An orthogonality-preserving approach for eigenvalue problems
Tianyang Chu, Xiaoying Dai, Shengyue Wang, Aihui Zhou
TL;DR
The paper tackles the computational burden of large-scale eigenvalue problems with orthogonality constraints by introducing an intrinsic orthogonality-preserving evolution model. The authors establish global well-posedness and energy dissipation, and show that the model converges to the ground-state eigenfunctions, up to orthogonal transformations, with exponential rates under a suitable energy window. They develop an explicit, CFL-free time-stepping scheme that preserves orthogonality and is parallel-friendly, and prove its energy decay and exponential convergence (orbit-wise). Numerical experiments on 2D harmonic oscillator and 3D hydrogen-like Schrödinger equations demonstrate robust, mesh-independent time stepping, energy decay, and orbital-wise exponential convergence, validating the method’s efficiency for computing many eigenpairs in large-scale settings.
Abstract
Solving large-scale eigenvalue problems poses a significant challenge due to the computational complexity and limitations on the parallel scalability of the orthogonalization operation, when many eigenpairs are required.

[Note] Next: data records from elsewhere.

What follows belongs to an exercise in optimizing a design on an open flow for small area; a production flow would make more cautious choices.
In this exercise RTL edits were held to simulation tests only and were not proved equivalent to the original.
Power figures rest on the tool's default switching activity, not on a simulated workload.

==> flow/design.v <==
`default_nettype none
package collect_pkg;
  typedef logic [7:0] sample_t;
  typedef enum logic [1:0] {
    SRC_NONE = 2'd0,   
    SRC_ADC  = 2'd1,
    SRC_UDP  = 2'd2,
    SRC_LINK = 2'd3
  } src_sel_e;
  typedef enum logic {
    PKT_IDLE = 1'b0,   
    PKT_SEND = 1'b1    
  } pkt_state_e;
  localparam int NUM_KEYS = 4;
  localparam int DEF_CNT_MAX = 999_999;
  localparam int DEF_FIFO_DEPTH = 64;
  localparam int DEF_PKT_LEN = 16;
  localparam int DEF_CREDITS = 8;
endpackage
`default_nettype wire
`default_nettype none
`timescale 1ns/100ps
module key_filter (
  input  logic sys_clk,
  input  logic sys_rst_n,
  input  logic key_in,     
  output logic key_flag    
);
  localparam logic [19:0] S_START = 20'hd7fd9;   
  localparam logic [19:0] S_END   = 20'h2aaaa;   
  logic [19:0] cnt;
  assign key_flag = (cnt == S_END);
  always_ff @(posedge sys_clk) begin
    if (key_in || !sys_rst_n) cnt <= S_START;
    else                      cnt <= {~cnt[18:0], ~(cnt[19] ^ cnt[16] ^ key_flag)};
  end
endmodule
`default_nettype wire
`default_nettype none
`timescale 1ns/100ps
module source_select (
  input  logic                          sys_clk,
  input  logic                          sys_rst_n,
  input  logic [collect_pkg::NUM_KEYS-1:0] key_flag,
  input  collect_pkg::sample_t          adc_data,
  input  logic                          adc_valid,
  input  collect_pkg::sample_t          udp_rx_data,
  input  logic                          udp_rx_valid,
  input  collect_pkg::sample_t          link_data,
  input  logic                          link_valid,
  output collect_pkg::sample_t          pick_data_n,  
  output logic                          pick_valid,
  output logic                          tx_en
);
  logic [3:0] mode;   
  always_ff @(posedge sys_clk) begin
    if (!sys_rst_n) mode <= '0;
    else            mode <= mode ^ key_flag;
  end
  assign tx_en = mode[0];
  assign pick_valid = mode[1] ? adc_valid : mode[2] ? udp_rx_valid : mode[3] & link_valid;
  logic sel_adc, sel_udp, sel_link;
  assign sel_adc  = mode[1];
  assign sel_udp  = !mode[1] && mode[2];
  assign sel_link = !mode[1] && !mode[2];   
  for (genvar b = 0; b < 8; b++) begin : g_pick
    gate_aoi222 u_pick (
      .a1(adc_data[b]),    .a2(sel_adc),
      .b1(udp_rx_data[b]), .b2(sel_udp),
      .c1(link_data[b]),   .c2(sel_link),
      .y (pick_data_n[b]));
  end
endmodule
`default_nettype wire
`default_nettype none
`timescale 1ns/100ps
module sample_fifo (
  input  logic                 sys_clk,
  input  logic                 sys_rst_n,
  input  collect_pkg::sample_t pick_data_n,   
  input  logic                 pick_valid,
  input  logic                 rd_en,       
  output collect_pkg::sample_t head_data,   
  output logic                 full,        
  output logic                 pkt_ready,   
  output logic                 overflow
);
  collect_pkg::sample_t mem [64];
  logic [6:0] top;     
  logic       pend;    
  logic       drop;    
  logic       full_next;
  logic       shift;
  assign full      = (top == 7'd63) && !pend;
  assign pkt_ready = !top[6] && ((top[5:4] != 2'd0) || (top[3:0] == 4'd15 && !pend));
  assign full_next = (top == 7'd63) && !rd_en;
  assign shift     = pick_valid && !full_next;
  logic       up, dn;
  logic [6:0] top_flip;
  assign up = shift && !rd_en;
  assign dn = rd_en && !shift;
  always_comb begin
    logic ones, zeros;   
    ones  = 1'b1;
    zeros = 1'b1;
    for (int i = 0; i < 7; i++) begin
      top_flip[i] = (up && ones) || (dn && zeros);
      ones  = ones && top[i];
      zeros = zeros && !top[i];
    end
  end
  always_ff @(posedge sys_clk) begin
    if (!sys_rst_n) begin
      top  <= '1;
      pend <= 1'b0;
      drop <= 1'b0;
    end else begin
      top  <= top ^ top_flip;
      pend <= shift;
      drop <= pick_valid && full_next;
    end
  end
  always_ff @(posedge sys_clk or negedge sys_rst_n) begin
    if (!sys_rst_n)  overflow <= 1'b0;
    else if (drop)   overflow <= 1'b1;   
  end
  always_ff @(posedge sys_clk) begin
    if (shift) begin
      mem[0] <= pick_data_n;
      for (int i = 1; i < 64; i++) mem[i] <= mem[i-1];
    end
  end
  logic [7:0]  lo_n, hi_n;   
  logic [63:0] sel;
  always_comb begin
    for (int j = 0; j < 8; j++) begin
      lo_n[j] = (top[2:0] != 3'(j));
      hi_n[j] = (top[5:3] != 3'(j));
    end
  end
  for (genvar i = 0; i < 64; i++) begin : g_sel
    gate_nor2 u_sel (.a(hi_n[i/8]), .b(lo_n[i%8]), .y(sel[i]));
  end
  for (genvar b = 0; b < 8; b++) begin : g_rd
    logic [21:0] p_n;   
    logic [5:0]  q;
    for (genvar k = 0; k < 21; k++) begin : g_p
      gate_aoi222 u_p (
        .a1(mem[3*k][b]),   .a2(sel[3*k]),
        .b1(mem[3*k+1][b]), .b2(sel[3*k+1]),
        .c1(mem[3*k+2][b]), .c2(sel[3*k+2]),
        .y (p_n[k]));
    end
    gate_nand2 u_p21 (.a(mem[63][b]), .b(sel[63]), .y(p_n[21]));
    for (genvar k = 0; k < 5; k++) begin : g_q
      gate_nand4 u_q (.a(p_n[4*k]), .b(p_n[4*k+1]), .c(p_n[4*k+2]), .d(p_n[4*k+3]), .y(q[k]));
    end
    gate_nand2 u_q5 (.a(p_n[20]), .b(p_n[21]), .y(q[5]));
    assign head_data[b] = !(|q);   
  end
endmodule
`default_nettype wire
module gate_nor2 (input logic a, b, output logic y);
  assign y = !(a || b);
endmodule
From an optimization exercise on the open Yosys and OpenROAD flow, aimed at small area, a short achievable clock period and few clock cycles; shortcuts taken in it are not production practice. Only simulation tests tie the RTL to the original design; equivalence was not proved. Power and IR drop assume default switching activity.

==> 09-04: inputs <==
// cacheTop
module cacheTop #(
	parameter int AddrWidth  = 32,
	parameter int SetBits    = 3,
	parameter int WordBits   = 3,
	parameter int CasLatency = 2
) (
	input  logic                           Clock,
	input  logic                           Reset_L,
	input  logic [AddrWidth-1:0]           cpuAddr,
	input  logic [cachePkg::DataWidth-1:0] cpuWriteData,
	output logic [cachePkg::DataWidth-1:0] cpuReadData,
	input  logic                           as_L,
	input  logic                           uds_L,
	input  logic                           lds_L,
	input  logic                           we_L,
	input  logic                           dramSelectCpu,	 
	output logic                           dtack_L,
	output logic                           dramSelect_L,
	output logic [AddrWidth-1:0]           dramAddr,
	output logic [cachePkg::DataWidth-1:0] dramWriteData,
	output logic                           dramUds_L,
	output logic                           dramLds_L,
	output logic                           dramWe_L,
	output logic                           dramAs_L,
  ...
clock: 8.5 ns
lec_check: 0
cap_margin: 20
core_margin: 2
core_utilization: 40
cts_buf_list: sky130_fd_sc_hd__clkbuf_16
cts_cluster_diameter: 60
cts_cluster_size: 30
setup_slack_margin: 5
slew_margin: 20
run.sh (not shown) runs the stock make flow with config.mk's settings and CLKGATE_MAP_FILE= SYNTH_SCRIPT=/design/flow/synth_recipe.tcl, a recipe that flattens the netlist after the stock synthesis.
==> 06-23: changes against 09-04 <==
--- a/flow/design.v
+++ b/flow/design.v
@@ -101,18 +101,14 @@
 		for (int s = 0; s < NumSets; s++)
 			setSel[s] = (rdSet == s);
 		pendHere = pend && (rdSet == pendSet);
 		pendEq   = (pendTag == rdTag);
 		for (int w = 0; w < cachePkg::NumWays; w++) begin
-			logic             pendW;
-			logic [NumSets-1:0] placeEn;
-			validHere = |(validMem[w] & setSel);
-			pendW     = pendHere && pendWay == w;
-			placeEn   = posSel & {NumSets{validHere && !pendW}};
 			for (int p = 0; p < NumSets; p++)
 				match[w][p] = (tagRing[w][p] == rdTag);
-			hitWays[w] = |(match[w] & placeEn) || (pendW && validHere && pendEq);
+			validHere  = |(validMem[w] & setSel);
+			hitWays[w] = validHere && ((pendHere && pendWay == w) ? pendEq : |(match[w] & posSel));
 		end
 	end
 endmodule
 `timescale 1ns/100ps
 module dataStore #(
@@ -266,24 +262,23 @@
 	logic [cachePkg::NumWays-1:0] wayReady;
 	always_comb
 		for (int w = 0; w < cachePkg::NumWays; w++)
 			wayReady[w] = !(fillActive && set == fillSet && fillWay == w) || (inData && cnt >= word);
 	assign readAck    = cpuReq && we_L && |(hitWays & wayReady);
-	logic [cachePkg::NumWays-1:0]   capW, stW, ringW;
-	logic                           capHit, stHit;
+	logic [cachePkg::DataWidth-1:0] wayWord [cachePkg::NumWays];
 	logic [cachePkg::DataWidth-1:0] readWord;
 	always_comb begin
+		readWord = '0;
 		for (int w = 0; w < cachePkg::NumWays; w++) begin
-			capW[w]  = fillActive && set == fillSet && fillWay == w && inData && cnt == word;
-			stW[w]   = set == stSet && stWay == w && stValid[word] && !capW[w];
-			ringW[w] = !capW[w] && !stW[w];
+			if (fillActive && set == fillSet && fillWay == w && inData && cnt == word)
+				wayWord[w] = dramReadData;
+			else if (set == stSet && stWay == w && stValid[word])
+				wayWord[w] = stData;
+			else
+				wayWord[w] = rdData[w];
+			readWord = readWord | (wayWord[w] & {cachePkg::DataWidth{hitWays[w]}});
 		end
-		capHit   = |(hitWays & capW);
-		stHit    = |(hitWays & stW);
-		readWord = (dramReadData & {cachePkg::DataWidth{capHit}}) | (stData & {cachePkg::DataWidth{stHit}});
-		for (int w = 0; w < cachePkg::NumWays; w++)
-			readWord = readWord | (rdData[w] & {cachePkg::DataWidth{hitWays[w] & ringW[w]}});
 	end
 	assign fillOk     = !(|stDirty) || (SetBits'(stSet - phase) <= SetBits'(5));
 	assign readMiss   = cpuReq && we_L && !hit && (dstate == dIdle) && fillOk;
 	assign writeIssue = cpuReq && !we_L && (dstate == dIdle);
 	assign writeAck   = (dstate == dWrReq) && !dramDtack_L;
Settings changed: CORE_UTILIZATION 40 to 60, CTS_CLUSTER_DIAMETER 60 to 50, CTS_CLUSTER_SIZE 30 to 25.
==> 11-11: changes against 09-04 <==
Settings changed: CORE_UTILIZATION 40 to 50.
==> comparison <==
Via count, lowest first: 11-11, 09-04, 06-23. Of 09-04 and 06-23, 06-23 has the higher first-iteration DRC count (gap about 16%, measured against 06-23). Area after synthesis: 09-04 is smaller than 06-23 (about 0.9%). Cell area, lowest first: 11-11, 09-04, 06-23. Sequential power is about the same in 11-11 and 09-04. The highest count of clock-buffer cells in the layout belongs to 06-23, the lowest to 11-11. Wire length, highest first: 06-23, 09-04, 11-11. In critical path depth, 09-04 and 06-23 do not differ. Die area: 09-04 > 11-11 > 06-23.
Background: an optimization exercise with open tools, aiming at small area and a short achievable clock period. Do not read the settings as production practice. In this exercise RTL edits were held to simulation tests only and were not proved equivalent to the original. No activity file was given, so power comes from the tool's default toggle rates. The flow treats the clock pin as an ideal source, which a real chip does not have.

==> flow/design.v (excerpt) <==
module xy_frame_sequencer
#(
   parameter int          DEPTH   = 64,
   parameter int          DWELL   = 2,
   parameter logic [15:0] TIMEOUT = 16'd50000
) (
   input  logic       clk,
   input  logic       reset,
   input  logic       enable,
   input  logic       step,
   input  logic       rx_valid,
   input  logic [7:0] rx_data,
   output logic [7:0] xdac,
   output logic [7:0] ydac,
   output logic       frame_start,
   output logic       loading,
   output logic       load_err
);
   logic       st_c_q, st_x_q, st_y_q, busy_q, err_q;
   logic [5:0] rem_q;           
   logic       last_q;          
   logic       fx_q;            
   logic [15:0] wd_q;           
   logic       hdr, cnt_ok, wr_en;
   logic       ld_done;
   logic [15:0] wdata;
   assign hdr     = (rx_data == dandy_pkg::HDR_BYTE);
   assign cnt_ok  = (rx_data != 8'd0) && (rx_data <= 8'd64);
   assign wr_en   = rx_valid && st_y_q;
   assign wdata   = {wd_q[15:8], rx_data};
   always_ff @(posedge clk)
      if (reset) begin
         st_c_q <= 1'b0;
         st_x_q <= 1'b0;
         st_y_q <= 1'b0;
         busy_q <= 1'b0;
         err_q  <= 1'b0;
      end else if (rx_valid) begin
         st_c_q <= !busy_q && hdr;
         st_x_q <= (st_c_q && cnt_ok) || (st_y_q && !last_q);
         st_y_q <= st_x_q;
         busy_q <= (!busy_q && hdr) || (st_c_q && cnt_ok) || st_x_q || (st_y_q && !last_q);
         if (st_c_q) err_q <= !cnt_ok;
      end
   always_ff @(posedge clk)
      if (rx_valid) begin
         if (st_c_q) begin
            rem_q  <= 6'(rx_data - 8'd1);
            last_q <= (rx_data == 8'd1);
            fx_q   <= 1'b1;
         end
         if (st_y_q) begin
            rem_q  <= rem_q - 6'd1;
            last_q <= (rem_q == 6'd1);
            fx_q   <= 1'b0;
         end
      end
   logic       one_q [2];
   logic [5:0] inc_q [2];
   logic       two   [2];
   logic [5:0] lidx  [2];       
   for (genvar b = 0; b < 2; b++) begin : g_shape
      assign two[b]  = !one_q[b] && (inc_q[b] == 6'd0);
  ...
For scale: roughly 2100 flip-flops, roughly 32 I/O pins, ~68000 um2 of cells after synthesis.
clock: 9.0 ns
lec_check: 0
cap_margin: 20
core_margin: 2
core_utilization: 62
place_density: 0.7
slew_margin: 20
standard.sh (not shown) runs the stock make flow with config.mk's settings and CLKGATE_MAP_FILE= SYNTH_SCRIPT=/design/flow/synth_recipe.tcl, a recipe that flattens the netlist after the stock synthesis.
==> flow/flow/run.sh <==
#!/bin/bash
# Standard ORFS layout (the standard.sh) with these changes:
#  - synthesis is the standard synthesis script, except that ABC maps the
#    logic with an area-oriented script (flow/area.abc); registers are not
#    touched by ABC, so they come out as in the standard synthesis;
#  - footprint matching off, so timing repair may resize the port buffers;
#  - port buffers start as buf_2 rather than a delay cell;
#  - setup repair aims at a tighter slack margin;
#  - CTS without dummy loads and with larger sink clusters.
set -euo pipefail
here=$(pwd)
export MY_ABC_SCRIPT=$here/flow/area.abc
{
  head -n 1 synth_recipe.tcl
  cat <<'TCL'
proc abc {args} {
  set i [lsearch -exact $args -script]
  if {$i >= 0} { lset args [expr {$i + 1}] $::env(MY_ABC_SCRIPT) }
  yosys abc {*}$args
}
TCL
  tail -n +2 synth_recipe.tcl
} > area_synth.tcl
bash standard.sh \
  SYNTH_SCRIPT=$here/area_synth.tcl \
  MATCH_CELL_FOOTPRINT=0 \
  SETUP_SLACK_MARGIN=6 \
  "BUFFER_PORTS_ARGS=-buffer_cell sky130_fd_sc_hd__buf_2" \
  "CTS_ARGS=-sink_clustering_enable -repair_clock_nets -sink_clustering_size 30 -sink_clustering_max_diameter 80 -buf_list sky130_fd_sc_hd__clkbuf_16 -dont_use_dummy_load" \
  finish > make_finish.log 2>&1
==> flow/flow/area.abc <==
strash
dch -f
amap
topo
Then changed:
--- a/flow/flow/run.sh
+++ b/flow/flow/run.sh
@@ -28,3 +28,3 @@
   "BUFFER_PORTS_ARGS=-buffer_cell sky130_fd_sc_hd__buf_2" \
-  "CTS_ARGS=-sink_clustering_enable -repair_clock_nets -sink_clustering_size 30 -sink_clustering_max_diameter 80 -buf_list sky130_fd_sc_hd__clkbuf_16 -dont_use_dummy_load" \
+  "CTS_ARGS=-sink_clustering_enable -repair_clock_nets -sink_clustering_size 20 -sink_clustering_max_diameter 60 -buf_list sky130_fd_sc_hd__clkbuf_8 -dont_use_dummy_load" \
   finish > make_finish.log 2>&1
Settings changed: CORE_UTILIZATION 62 to 55, PLACE_DENSITY 0.7 to not set.
- routed wire length goes up by 1.1%
- power fell by 1.3%
- count of clock-buffer cells in the layout rose by 56
- sequential cell count stays the same
- design area barely changes
- die area increases by 13%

In this paper, we propose an intrinsic orthogonality-preserving model, formulated as an evolution equation, and a corresponding numerical method for eigenvalue problems. The proposed approach automatically preserves orthogonality and exhibits energy dissipation during both time evolution and numerical iterations, provided that the initial data are orthogonal, thus offering an accurate and efficient approximation for the large-scale eigenvalue problems with orthogonality constraints. Furthermore, we rigorously prove the convergence of the scheme without the time step size restrictions imposed by the CFL conditions. Numerical experiments not only corroborate the validity of our theoretical analyses but also demonstrate the remarkably high efficiency of the algorithm.